La loi modifie le code pénal pour prendre en compte la convention du Conseil de l’Europe sur la prévention et la lutte contre la violence à l’égard des femmes et la violence domestique signée le 11 mai 2011 (5). Et crée ainsi de nouvelles infractions. Dorénavant, « le fait, dans le but de contraindre une personne à contracter un mariage ou à conclure une union à l’étranger, d’user à son égard de manœuvres dolosives afin de la déterminer à quitter le territoire de la République est puni de trois ans d’emprisonnement et de 45 000 € d’amende ». En outre, précise le texte, en cas de meurtre d’une personne en raison de son refus de se soumettre à un mariage forcé, la peine de réclusion criminelle à perpétuité peut maintenant être complétée d’une interdiction, pour une durée maximale de dix ans, de quitter le territoire français. Objectif, selon la rapporteure à l’Assemblée nationale : prévenir la récidive des infractions liées au mariage forcé (Rap. A.N. n° 840, 2013, Karamanli, page 147).

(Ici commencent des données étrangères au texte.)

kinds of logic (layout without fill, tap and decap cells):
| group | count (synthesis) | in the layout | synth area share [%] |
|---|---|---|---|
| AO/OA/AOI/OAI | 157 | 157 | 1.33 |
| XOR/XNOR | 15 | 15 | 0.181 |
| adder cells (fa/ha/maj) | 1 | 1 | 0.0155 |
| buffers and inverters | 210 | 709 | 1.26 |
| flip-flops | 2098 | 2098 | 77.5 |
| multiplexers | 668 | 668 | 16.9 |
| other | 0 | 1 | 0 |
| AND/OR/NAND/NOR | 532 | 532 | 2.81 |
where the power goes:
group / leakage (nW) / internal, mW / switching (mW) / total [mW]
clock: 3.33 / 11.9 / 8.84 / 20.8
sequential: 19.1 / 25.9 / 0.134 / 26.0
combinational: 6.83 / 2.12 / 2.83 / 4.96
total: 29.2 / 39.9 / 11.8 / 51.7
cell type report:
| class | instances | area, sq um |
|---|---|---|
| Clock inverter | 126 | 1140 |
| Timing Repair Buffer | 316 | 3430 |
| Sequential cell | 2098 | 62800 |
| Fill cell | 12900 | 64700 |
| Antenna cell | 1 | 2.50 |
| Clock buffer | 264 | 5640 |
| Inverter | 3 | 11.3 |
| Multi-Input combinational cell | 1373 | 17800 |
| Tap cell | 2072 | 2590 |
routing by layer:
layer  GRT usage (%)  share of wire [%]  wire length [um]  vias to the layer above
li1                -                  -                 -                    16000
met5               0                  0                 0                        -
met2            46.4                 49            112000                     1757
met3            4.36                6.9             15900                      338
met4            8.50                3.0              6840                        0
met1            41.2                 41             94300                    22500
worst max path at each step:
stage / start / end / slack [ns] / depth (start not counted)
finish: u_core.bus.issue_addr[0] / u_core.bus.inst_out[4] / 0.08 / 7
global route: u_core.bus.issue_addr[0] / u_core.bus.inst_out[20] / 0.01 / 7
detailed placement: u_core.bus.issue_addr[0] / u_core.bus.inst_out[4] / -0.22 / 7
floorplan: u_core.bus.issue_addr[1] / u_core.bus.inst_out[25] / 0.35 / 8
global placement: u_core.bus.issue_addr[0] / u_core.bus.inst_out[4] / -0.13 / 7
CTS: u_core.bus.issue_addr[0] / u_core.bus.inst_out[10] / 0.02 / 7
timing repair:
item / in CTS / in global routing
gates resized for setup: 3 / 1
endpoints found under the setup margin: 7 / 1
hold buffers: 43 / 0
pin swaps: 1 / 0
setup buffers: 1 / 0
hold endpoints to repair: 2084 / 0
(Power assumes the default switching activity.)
**src/rtl/rou_table_loader_pkg.sv**
```systemverilog
// Shared FHE constants, loader state encoding and table geometry helpers
// for the root-of-unity table loader.
package rou_table_loader_pkg;

    localparam int unsigned FHE_MAX_LEN = 2048;

    typedef enum logic [1:0] {
        ST_IDLE = 2'd0,
        ST_LOAD = 2'd1,
        ST_DONE = 2'd2
    } state_e;

    function automatic int unsigned calc_addr_w(input int unsigned max_len);
        return $clog2(max_len);
    endfunction

    // One extra code beyond the ROU stages selects the IROU table.
    function automatic int unsigned calc_sel_w(input int unsigned stages);
        return $clog2(stages + 1);
    endfunction

    localparam int unsigned FHE_STAGES = calc_addr_w(FHE_MAX_LEN);

    // ROU stage s holds 2^s twiddles; the IROU table holds a full MAX_LEN.
    function automatic int unsigned table_depth(input int unsigned tbl,
                                                input int unsigned stages,
                                                input int unsigned max_len);
        return (tbl < stages) ? (32'd1 << tbl) : max_len;
    endfunction

endpackage

```
**src/rtl/rou_table_loader.sv**
```systemverilog
// Streams twiddle words into the per-stage ROU tables and the IROU table
// through one registered write port shared by all tables.
module rou_table_loader
    import rou_table_loader_pkg::*;
#(
    parameter int unsigned MAX_LEN = FHE_MAX_LEN,
    parameter int unsigned STAGES  = $clog2(MAX_LEN),
    parameter int unsigned DATA_W  = 64,
    localparam int unsigned ADDR_W = calc_addr_w(MAX_LEN),
    localparam int unsigned SEL_W  = calc_sel_w(STAGES)
) (
    input  logic              aclk,
    input  logic              areset,
    input  logic              cfg_start,
    input  logic              cfg_all,
    input  logic [SEL_W-1:0]  cfg_sel,
    input  logic              cfg_abort,
    input  logic              s_valid,
    output logic              s_ready,
    input  logic [DATA_W-1:0] s_data,
    output logic [STAGES-1:0] rou_we,
    output logic              irou_we,
    output logic [ADDR_W-1:0] wr_addr,
    output logic [DATA_W-1:0] wr_din,
    output logic              busy,
    output logic              done,
    output logic              err
);

    state_e            state_q;
    logic [SEL_W-1:0]  tbl_q;
    logic [ADDR_W-1:0] addr_q;
    logic              all_q;

    logic              accept;
    logic              last_entry;
    logic              tbl_is_irou;

    assign s_ready     = (state_q == ST_LOAD);
    assign busy        = (state_q == ST_LOAD);
    assign done        = (state_q == ST_DONE);
    assign accept      = s_valid && (state_q == ST_LOAD);
    assign tbl_is_irou = (tbl_q == SEL_W'(STAGES));
    assign last_entry  = (addr_q == ADDR_W'(table_depth(32'(tbl_q), STAGES, MAX_LEN) - 1));

    always_ff @(posedge aclk or posedge areset) begin
        if (areset) begin
            state_q <= ST_IDLE;
            tbl_q   <= '0;
            addr_q  <= '0;
            all_q   <= 1'b0;
            rou_we  <= '0;
            irou_we <= 1'b0;
            wr_addr <= '0;
            wr_din  <= '0;
            err     <= 1'b0;
        end else begin
            err <= 1'b0;

            // Write stage sees the table/address as they were when the word was accepted.
            for (int unsigned s = 0; s < STAGES; s++) begin
                rou_we[s] <= accept && (tbl_q == SEL_W'(s));
            end
            irou_we <= accept && tbl_is_irou;
            if (accept) begin
                wr_addr <= addr_q;
                wr_din  <= s_data;
            end

            case (state_q)
                ST_IDLE: begin
                    if (cfg_start) begin
                        if (cfg_all) begin
                            state_q <= ST_LOAD;
                            tbl_q   <= '0;
                            addr_q  <= '0;
                            all_q   <= 1'b1;
                        end else if (cfg_sel <= SEL_W'(STAGES)) begin
                            state_q <= ST_LOAD;
                            tbl_q   <= cfg_sel;
                            addr_q  <= '0;
                            all_q   <= 1'b0;
                        end else begin
                            err <= 1'b1;
                        end
                    end
                end
                ST_LOAD: begin
                    if (cfg_abort) begin
                        state_q <= ST_IDLE;
                        tbl_q   <= '0;
                        addr_q  <= '0;
                        err     <= 1'b1;
                    end else if (accept) begin
                        if (last_entry) begin
                            addr_q <= '0;
                            if (all_q && !tbl_is_irou) begin
                                tbl_q <= tbl_q + SEL_W'(1);
                            end else begin
                                tbl_q   <= '0;
                                state_q <= ST_DONE;
                            end
                        end else begin
                            addr_q <= addr_q + ADDR_W'(1);
                        end
                    end
                end
                ST_DONE: begin
                    state_q <= ST_IDLE;
                end
                default: begin
                    state_q <= ST_IDLE;
                end
            endcase
        end
    end

endmodule

```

Par ailleurs, « le fait de faire à un mineur des offres ou des promesses ou de lui proposer des dons, présents ou avantages quelconques, ou d’user contre lui de pressions ou de contraintes de toute nature, afin qu’il se soumette à une mutilation sexuelle est puni, lorsque cette mutilation n’a pas été réalisée, de cinq ans d’emprisonnement et de 75 000€ d’amende ». Les mêmes peines sont encourues en cas d’incitation directe d’autrui, par l’un des moyens décrits ci-dessus, à commettre une mutilation sexuelle sur la personne d’un mineur, lorsque cette mutilation n’a pas été réalisée. Pour être indemnisées de leur préjudice, les victimes devaient jusqu’à présent soit être de nationalité française, soit séjourner de façon régulière sur le territoire français. Cette dernière condition est supprimée par la loi. Les victimes en situation irrégulière peuvent aujourd’hui être indemnisées dès lors que les faits ont été commis sur le territoire national.
Enfin, la loi érige en infraction la tentative d’interruption de grossesse sans le consentement de l’intéressée, désormais punie de cinq ans d’emprisonnement et de 75 000 € d’amende.
(1) Jusqu’alors, la traite était en effet le fait pour une personne, en échange d’une rémunération ou de tout autre avantage ou d’une promesse de rémunération ou d’un avantage, de recruter des personnes, de les transporter, de les héberger pour les mettre à sa disposition ou à celle d’un tiers à des fins d’exploitation (prostitution, mendicité…).
(2) Une manœuvre dolosive est une tromperie commise en vue de décider une personne à conclure un acte juridique ou de l’amener à contracter à des conditions plus désavantageuses.
(3) La loi donne une définition des infractions de soumission à du travail ou des services forcés. Prises isolément, elles sont punies respectivement de sept ans de prison et de 200 000 € d’amende et de dix ans de prison et de 300 000 € d’amende.
(5) Voir ASH n° 2710 du 20-05-11, p. 18.